I highly recommend reading "Don't Make Me Think, Revisited: A Common Sense
Approach to Web Usability". It doesn't take long to read but is packed with
wisdom. It covers the points that Ben makes in his blog post.

[https://www.amazon.com/Dont-Make-Think-Revisited-
Usability/d...](https://www.amazon.com/Dont-Make-Think-Revisited-
Usability/dp/0321965515)

------
demarq
> I was worried (unrealistically) that I’d get too many users too quickly

20 year old me after putting on some AXE body spray

------
XCSme
I don't really see the useful insights that the article tries to provide. Yes,
if the user wants to register and you send the confirmation email now instead
of 8 hours later it will be better. Yes, having more stepts to sign-up results
in lower conversion rates, as each new step is a new chance for the user to
drop. Keep in mind that you also have to convert relevant users otherwise you
would just end up with a bunch of inactive accounts, which is not good, at
least not if your goal is more than collecting emails.

------
godelski
One of the biggest mistakes I constantly see is that they require an email for
you to even see the product or what it does. All this leads to is me never
seeing your product. I'm sure you spent a lot of time on it, but I get too
much spam as it is. I don't need more just to figureout what you're trying to
sell me. I mean, that's your job: to sell to me.

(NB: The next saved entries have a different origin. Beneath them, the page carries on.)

From an optimization exercise on the open Yosys and OpenROAD flow, aimed at small area, a short achievable clock period and few clock cycles per item; shortcuts taken in it are not production practice.
At most, simulation tests tie the RTL to the original design; equivalence was not proved.
Power is estimated from default activity; no workload was simulated.

## the baseline
// burst_mem_ctrl
module burst_mem_ctrl #(
  parameter int unsigned DATA_W    = 8,
  parameter int unsigned ADDR_W    = 8,
  parameter int unsigned BURST_LEN = 4,
  parameter int unsigned MEM_DEPTH = 512
) (
  input  logic              clk,
  input  logic              rst,
  input  logic              req_valid,
  output logic              req_ready,
  input  logic              req_write,
  input  logic [ADDR_W-1:0] req_addr,
  input  logic              wr_valid,
  output logic              wr_ready,
  input  logic [DATA_W-1:0] wr_data,
  output logic              rd_valid,
  input  logic              rd_ready,
  output logic [DATA_W-1:0] rd_data,
  output logic              rd_last,
  output logic              busy
);
  localparam int unsigned BEAT_W = $clog2(BURST_LEN);
  localparam int unsigned MEM_AW = $clog2(MEM_DEPTH);
  localparam int unsigned LINE_W = MEM_AW - BEAT_W;
  localparam int unsigned RQN = 8;               
  localparam int unsigned RQW = $clog2(RQN);
  localparam int unsigned WQN = 2;               
  localparam int unsigned WQW = $clog2(WQN);
  localparam int unsigned WSW = WQW + 1;         
  localparam int unsigned LA_W = 3;
  localparam int unsigned LB_W = LINE_W - LA_W;
  logic [MEM_DEPTH-1:0][DATA_W-1:0] mem;
  logic [RQN-1:0][LINE_W-1:0] rq_line_q;
  logic [RQN-1:0][LINE_W-1:0] rq_line_d;
  logic [RQN-1:0][WSW-1:0]    rq_pend_q;
  logic [RQN-1:0][WSW-1:0]    rq_pend_d;
  logic [RQN-1:0]    rq_v_q, rq_v_d;
  logic [RQW-1:0]    rq_rd_q, rq_rd_d;
  logic [RQW-1:0]    rq_wr_q, rq_wr_d;
  logic [BEAT_W-1:0] rbeat_q, rbeat_d;           
  logic [LINE_W-1:0] cur_line_d;                 
  logic [BURST_LEN-1:0]  rsel_b_q, rsel_b_d;
  logic [(1<<LA_W)-1:0]  rsel_a_q, rsel_a_d;
  ...
Size: about 9700 cells after synthesis, ~4200 flip-flops, roughly 35 I/O pins, about 160000 um^2 of cells after synthesis.
Settings: LEC_CHECK=0, CAP_MARGIN=20, CORE_MARGIN=2, CORE_UTILIZATION=50, SLEW_MARGIN=20; clock period 5.6 ns.
run.sh (not shown) runs the stock make flow with config.mk's settings and CLKGATE_MAP_FILE= SYNTH_SCRIPT=/design/flow/synth_recipe.tcl, a recipe that flattens the netlist after the stock synthesis.
The baseline did not make it past global routing (5_1_grt), where a tool error ended it.
Relative to the baseline, the following input files were edited for the candidate:
--- a/flow/design.v
+++ b/flow/design.v
@@ -21,70 +21,58 @@
 );
   localparam int unsigned BEAT_W = $clog2(BURST_LEN);
   localparam int unsigned MEM_AW = $clog2(MEM_DEPTH);
   localparam int unsigned LINE_W = MEM_AW - BEAT_W;
   localparam int unsigned RQN = 8;               
   localparam int unsigned RQW = $clog2(RQN);
   localparam int unsigned WQN = 2;               
   localparam int unsigned WQW = $clog2(WQN);
   localparam int unsigned WSW = WQW + 1;         
-  localparam int unsigned LA_W = 3;
-  localparam int unsigned LB_W = LINE_W - LA_W;
-  logic [MEM_DEPTH-1:0][DATA_W-1:0] mem;
+  logic [DATA_W-1:0] mem [MEM_DEPTH];
   logic [RQN-1:0][LINE_W-1:0] rq_line_q;
   logic [RQN-1:0][LINE_W-1:0] rq_line_d;
   logic [RQN-1:0][WSW-1:0]    rq_pend_q;
   logic [RQN-1:0][WSW-1:0]    rq_pend_d;
   logic [RQN-1:0]    rq_v_q, rq_v_d;
   logic [RQW-1:0]    rq_rd_q, rq_rd_d;
   logic [RQW-1:0]    rq_wr_q, rq_wr_d;
   logic [BEAT_W-1:0] rbeat_q, rbeat_d;           
-  logic [LINE_W-1:0] cur_line_d;                 
-  logic [BURST_LEN-1:0]  rsel_b_q, rsel_b_d;
-  logic [(1<<LA_W)-1:0]  rsel_a_q, rsel_a_d;
-  logic [(1<<LB_W)-1:0]  rsel_c_q, rsel_c_d;
+  logic [LINE_W-1:0] cur_line_q, cur_line_d;     
   logic [WSW-1:0]    cur_pend_q, cur_pend_d;     
   logic [WQN-1:0][LINE_W-1:0] wq_line_q;
   logic [WQN-1:0][LINE_W-1:0] wq_line_d;
   logic [WQN-1:0]    wq_v_q, wq_v_d;
   logic [WQW-1:0]    w_acc_q, w_acc_d;           
   logic [WQW-1:0]    w_done_q, w_done_d;         
   logic [BEAT_W-1:0] wbeat_q, wbeat_d;           
   logic              req_ready_q, req_ready_d;
   logic              wr_ready_q, wr_ready_d;
   logic              rd_valid_q, rd_valid_d;
   logic [DATA_W-1:0] rd_data_q;
   logic              rd_last_q, rd_last_d;
   logic              busy_q, busy_d;
   logic              req_fire, wr_fire, rd_fire, rd_load;
   logic              w_ok, w_head, w_blk, w_last;
   logic [WSW-1:0]    w_open_d;
   logic [LINE_W-1:0] wline, wline_d;
-  logic [MEM_AW-1:0] waddr;
+  logic [MEM_AW-1:0] raddr, waddr;
   logic [DATA_W-1:0] rdata;
   assign w_head   = wq_v_q[w_done_q];
   assign wline    = wq_line_q[w_done_q];
   assign req_fire = req_valid && req_ready_q;
   assign wr_fire  = wr_valid && wr_ready_q && w_head;
   assign rd_fire  = rd_valid_q && rd_ready;
   assign w_last = wr_fire && (wbeat_q == BEAT_W'(BURST_LEN - 1));
   assign w_ok = (cur_pend_q == '0) || ((cur_pend_q == WSW'(1)) && w_last);
   assign rd_load = rq_v_q[rq_rd_q] && w_ok && (!rd_valid_q || rd_ready);
+  assign raddr = {cur_line_q, rbeat_q};
   assign waddr = {wline, wbeat_q};
-  always_comb begin
-    rdata = '0;
-    for (int w = 0; w < MEM_DEPTH; w++) begin
-      if (rsel_b_q[w % BURST_LEN] && rsel_a_q[(w / BURST_LEN) % (1 << LA_W)] &&
-          rsel_c_q[w / (BURST_LEN << LA_W)]) begin
-        rdata = rdata | mem[w];
-      end
-    end
-  end
+  assign rdata = mem[raddr];
   always_comb begin
     rq_line_d = rq_line_q;
     rq_pend_d = rq_pend_q;
     rq_v_d    = rq_v_q;
     rq_rd_d   = rq_rd_q;
     rq_wr_d   = rq_wr_q;
     rbeat_d   = rbeat_q;
     wq_line_d = wq_line_q;
     wq_v_d    = wq_v_q;
@@ -124,24 +112,18 @@
       end else begin
         rq_line_d[rq_wr_q] = LINE_W'(req_addr);
         rq_pend_d[rq_wr_q] = w_open_d;
         rq_v_d[rq_wr_q]    = 1'b1;
         rq_wr_d = rq_wr_q + RQW'(1);
       end
     end
     cur_line_d = rq_line_d[rq_rd_d];
     cur_pend_d = rq_pend_d[rq_rd_d];
-    rsel_b_d = '0;
-    rsel_b_d[rbeat_d] = 1'b1;
-    rsel_a_d = '0;
-    rsel_a_d[cur_line_d[LA_W-1:0]] = 1'b1;
-    rsel_c_d = '0;
-    rsel_c_d[cur_line_d[LINE_W-1:LA_W]] = 1'b1;
     wline_d    = wq_line_d[w_done_d];
     w_blk = 1'b0;
     for (int i = 0; i < RQN; i++) begin
       if (rq_v_d[i] && (rq_pend_d[i] == '0) && (rq_line_d[i] == wline_d) &&
           !((RQW'(i) == rq_rd_d) && (rbeat_d > wbeat_d))) begin
         w_blk = 1'b1;
       end
     end
     req_ready_d = !rq_v_d[rq_wr_d] && !wq_v_d[w_acc_d];
@@ -177,31 +159,27 @@
       rd_valid_q  <= rd_valid_d;
       rd_last_q   <= rd_last_d;
       busy_q      <= busy_d;
     end
   end
   always_ff @(posedge clk) begin
     rq_line_q  <= rq_line_d;
     rq_pend_q  <= rq_pend_d;
     wq_line_q  <= wq_line_d;
-    rsel_b_q   <= rsel_b_d;
-    rsel_a_q   <= rsel_a_d;
-    rsel_c_q   <= rsel_c_d;
+    cur_line_q <= cur_line_d;
     cur_pend_q <= cur_pend_d;
     if (rd_load) begin
       rd_data_q <= rdata;
     end
   end
   always_ff @(posedge clk) begin
-    for (int w = 0; w < MEM_DEPTH; w++) begin
-      if (!rst && wr_fire && (waddr == MEM_AW'(w))) begin
-        mem[w] <= wr_data;
-      end
+    if (!rst && wr_fire) begin
+      mem[waddr] <= wr_data;
     end
   end
   assign req_ready = req_ready_q;
   assign wr_ready  = wr_ready_q;
   assign rd_valid  = rd_valid_q;
   assign rd_data   = rd_data_q;
   assign rd_last   = rd_last_q;
   assign busy      = busy_q;
 endmodule
--- outcome ---
The candidate finished every stage and its layout cleared the timing, DRC and antenna checks. On synthesized area per cell, the higher figure sits with the candidate, not the baseline. Number of nets produced by synthesis (the candidate vs. the baseline) decreases by more than 10%. Min post-synthesis cell count across the baseline and the candidate: the candidate. Per the comparison of the candidate with the baseline, register bit total from synthesis went down by 0.49%, post-synthesis compound-gate area fraction went down by 11 points, sum of net half-perimeters after detailed placement went down by about 75%, total standard cell area after synthesis went up by about 2.3%. On number of enable flip-flop cells after synthesis, the baseline and the candidate are neck and neck. The candidate — post-placement worst setup slack 0.53 ns higher, the baseline as reference. The candidate: die outline width about 1.1% above the baseline. Summary: with the baseline as the reference, routability-driven placement congestion ratio in the candidate moved down by more than a quarter. Summary of the comparison: number of clock sinks seen by CTS is lower in the candidate, relative to the baseline.
Testbench counts of the candidate, summed over its fixed seeds: cycles 7,712, bursts 3,200.
Only the layout flow was run in the baseline; the RTL was not checked for function there.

It honestly amazes me how often I see this. No screenshots or even a
description. Maybe a line or two and the page looks mostly like an email
scraper. SELL ME YOUR PRODUCT.

------
vehemenz
For future reference, don't host images from your blog on Google images. None
of them are loading.

PNG/8 or any decently compressed JPEG format will work if you have bandwidth
limitations.

------
leonroy
The best signup experience I’ve seen is at nextdns:
[https://nextdns.io/](https://nextdns.io/)

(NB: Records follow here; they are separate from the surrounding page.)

Source: an optimization exercise on an open RTL-to-GDS flow (aim: small area, a short achievable clock period and few clock cycles per item). Production flows keep margins and buffers that such runs may drop.
RTL that was checked went through simulation tests only; none was proved equivalent to the original.

==> run Z: inputs <==
// barometer_pressure_compensation_unit
module barometer_pressure_compensation_unit (
    input  wire logic        clk,
    input  wire logic        rst_n,
    input  wire logic        s_tvalid,
    output logic             s_tready,
    input  wire logic [23:0] s_tdata,
    output logic             m_tvalid,
    input  wire logic        m_tready,
    output logic [23:0]      m_tdata,
    output logic [0:0]       m_tuser,
    input  wire logic        cfg_we,
    input  wire logic [bpc_pkg::CFG_ADDR_BITS-1:0] cfg_addr,
    input  wire logic [bpc_pkg::COEF_BITS-1:0]     cfg_wdata
);
clock: 7.5 ns
lec_check: 0
abc_area: 1
cap_margin: 20
core_margin: 2
core_utilization: 40
setup_slack_margin: 2.5
slew_margin: 20
run.sh (not shown) runs the stock make flow with config.mk's settings and CLKGATE_MAP_FILE= SYNTH_SCRIPT=/design/flow/synth_recipe.tcl, a recipe that flattens the netlist after the stock synthesis.
==> inputs of run E, as changes to run Z <==
--- a/flow/design.v
+++ b/flow/design.v
@@ -43,19 +43,20 @@
     logic [3:0]  vld;
     logic        en;
     logic [9:0]  p1_reg, t1_reg;
     logic [3:0]  tk_next, tk2_reg;
     logic [11:0] temp_next;
     logic [25:0] x_next, x2_reg;
     logic [27:0] y_next, y2_reg;
     logic [9:0]  p2_reg, t2_reg;
-    logic [44-1:0] ra3_reg, rb3_reg;
+    logic        c3_reg;
+    logic [38-1:0] ra3_reg, rb3_reg;
     logic [11:0] temp3_reg;
-    logic [44-1:0] s_full;
+    logic [38-1:0] s_full;
     logic [25:0] v;
     logic        clip_lo4_reg, clip_hi4_reg;
     logic [12:0] hl;
     logic [11:0] h4_reg;
     logic [2:0]  g4_reg;
     logic        c4_reg;
     logic [11:0] temp4_reg;
     logic [12:0] q2;
@@ -1221,18 +1222,25 @@
     wire [43:0] tc_rb = {tc_s78, tc_s76, tc_s74, tc_s72, tc_s70, tc_s68, tc_s66, tc_s64, tc_s62, tc_s60, tc_s58, tc_s56, tc_s54, tc_s52, tc_s50, tc_s48, tc_s46, tc_s44, tc_s42, tc_s40, tc_s38, tc_s36, tc_s34, tc_s32, tc_s30, tc_s28, tc_s26, tc_s24, tc_s22, tc_s20, tc_s18, tc_s16, tc_s14, tc_s12, tc_s10, tc_s8, tc_s6, 1'b0, tc_s2, tc_s1, tc_s0, tb_rb[2], tb_rb[1], tb_rb[0]};
     assign x_next = ta_ra + ta_rb;
     assign y_next = ty_ra + ty_rb;
     assign tk_next = 4'(t1_reg >= 10'd17)  + 4'(t1_reg >= 10'd124) + 4'(t1_reg >= 10'd231)
                    + 4'(t1_reg >= 10'd338) + 4'(t1_reg >= 10'd445) + 4'(t1_reg >= 10'd552)
                    + 4'(t1_reg >= 10'd659) + 4'(t1_reg >= 10'd766) + 4'(t1_reg >= 10'd873)
                    + 4'(t1_reg >= 10'd980);
     assign temp_next = bpc_pkg::T_BASE + 12'(tk2_reg) - 12'(t2_reg) - 12'({t2_reg, 1'b0});
-    assign s_full = ra3_reg + rb3_reg;
-    assign v      = s_full[44-1:18];
+    logic [6:0] lo_sum;
+    assign lo_sum = {1'b0, tc_ra[5:0]} + {1'b0, tc_rb[5:0]};
+    always_ff @(posedge clk)
+    begin
+        if (en)
+            c3_reg <= lo_sum[6];
+    end
+    assign s_full = ra3_reg + rb3_reg + 38'(c3_reg);
+    assign v      = s_full[38-1:12];
     assign hl     = 13'(v[21:10]) + 13'(v[9:0]);
     always_comb
     begin
         q2 = {h4_reg, 1'b1} + {9'd0, g4_reg, c4_reg};
         if (clip_lo4_reg)
             pres = 12'd0;
         else if (clip_hi4_reg)
             pres = 12'd4095;
@@ -1245,18 +1253,18 @@
         begin
             p1_reg       <= s_tdata[9:0];
             t1_reg       <= s_tdata[19:10];
             x2_reg       <= x_next;
             y2_reg       <= y_next;
             p2_reg       <= p1_reg;
             t2_reg       <= t1_reg;
             tk2_reg      <= tk_next;
-            ra3_reg      <= tc_ra[43:0];
-            rb3_reg      <= tc_rb[43:0];
+            ra3_reg      <= tc_ra[43:6];
+            rb3_reg      <= tc_rb[43:6];
             temp3_reg    <= temp_next;
             clip_lo4_reg <= v[25];
             clip_hi4_reg <= !v[25] && ((|v[24:22]) || (&v[21:12]));
             h4_reg       <= v[21:10];
             g4_reg       <= hl[12:10];
             c4_reg       <= (&hl[9:3]) && (4'(hl[2:0]) + 4'(hl[12:10]) >= 4'd7);
             temp4_reg    <= temp3_reg;
         end
==> comparison table <==
| metric | run E | run Z |
|---|---|---|
| Starting density of the core | 40.5% | 40.5% |
| Number of distinct library cells after synthesis | 50 | 56 |
| Mean Syn Cell Area | 8.79 um2 | 8.98 um2 |
| Post-synthesis net count | 4296 | 4216 |
| Number of DRC markers in iteration 0 | 1605 | 1658 |
| Critical path endpoint | rb3_reg[24] | x2_reg[20] |
| Synth top area share | 28.9% | 29.5% |
| Outcome | timing/DRC/antenna clean | timing/DRC/antenna clean |
| Area growth from synthesis to layout | 13.8% | 17.5% |
| Max-Slew Margin vs Limit | 38.8% | 42.2% |
| Post_cts resized | 45 | 131 |
| Final setup skew | 33.7 ps | 34.4 ps |
No functional check of the RTL was part of any run of this note.
Background: an optimization exercise with open tools, aiming at small area. Do not read the settings as production practice.
The RTL was checked by simulation tests, not by an equivalence proof against the original design.
Power figures rest on the tool's default switching activity, not on a simulated workload.

==> flow/design.v <==
package dma_pkg;
    typedef logic [32-1:0] word_t;
    typedef logic [32-1:0] addr_t;
    typedef logic [5-1:0] beat_t;
    typedef logic [12-3:0]   words_t;   
    typedef enum logic [1:0] {
        IDLE   = 2'b00,
        BUSY   = 2'b01,
        NONSEQ = 2'b10,
        SEQ    = 2'b11
    } htrans_e;
    typedef enum logic [2:0] {
        SINGLE = 3'b000,
        INCR   = 3'b001,
        INCR4  = 3'b011,
        INCR8  = 3'b101,
        INCR16 = 3'b111
    } hburst_e;
    typedef enum logic [2:0] {
        BSEL_SINGLE = 3'd0,
        BSEL_INCR4  = 3'd1,
        BSEL_INCR8  = 3'd2,
        BSEL_INCR16 = 3'd3
    } burst_sel_e;
    typedef enum logic [2:0] {
        SEQ_IDLE,
        SEQ_REQ,
        SEQ_READ,
        SEQ_WRITE,
        SEQ_DONE
    } seq_state_e;
endpackage
`timescale 1ns/10ps
module dma_ao222 (
    input  logic a1, a2, b1, b2, c1, c2,
    output logic y
);
    assign y = (a1 && a2) || (b1 && b2) || (c1 && c2);
endmodule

I clicked on _Try it free_ expecting to go from a typical startup Wordpress
site to a JavaScript signup form where I’d fill in an email, password etc.

Instead, bam, I’m in the app with an anonymous account and ready to roll. A
big button up top lets me add my email and password later if I like what I’m
seeing. Really nice work.

------
scarface74
Isn’t he kind of missing the obvious answer?

Use federated login. Almost everyone has an account somewhere - Facebook,
Amazon, Apple, Google, Github, Twitter, Microsoft etc.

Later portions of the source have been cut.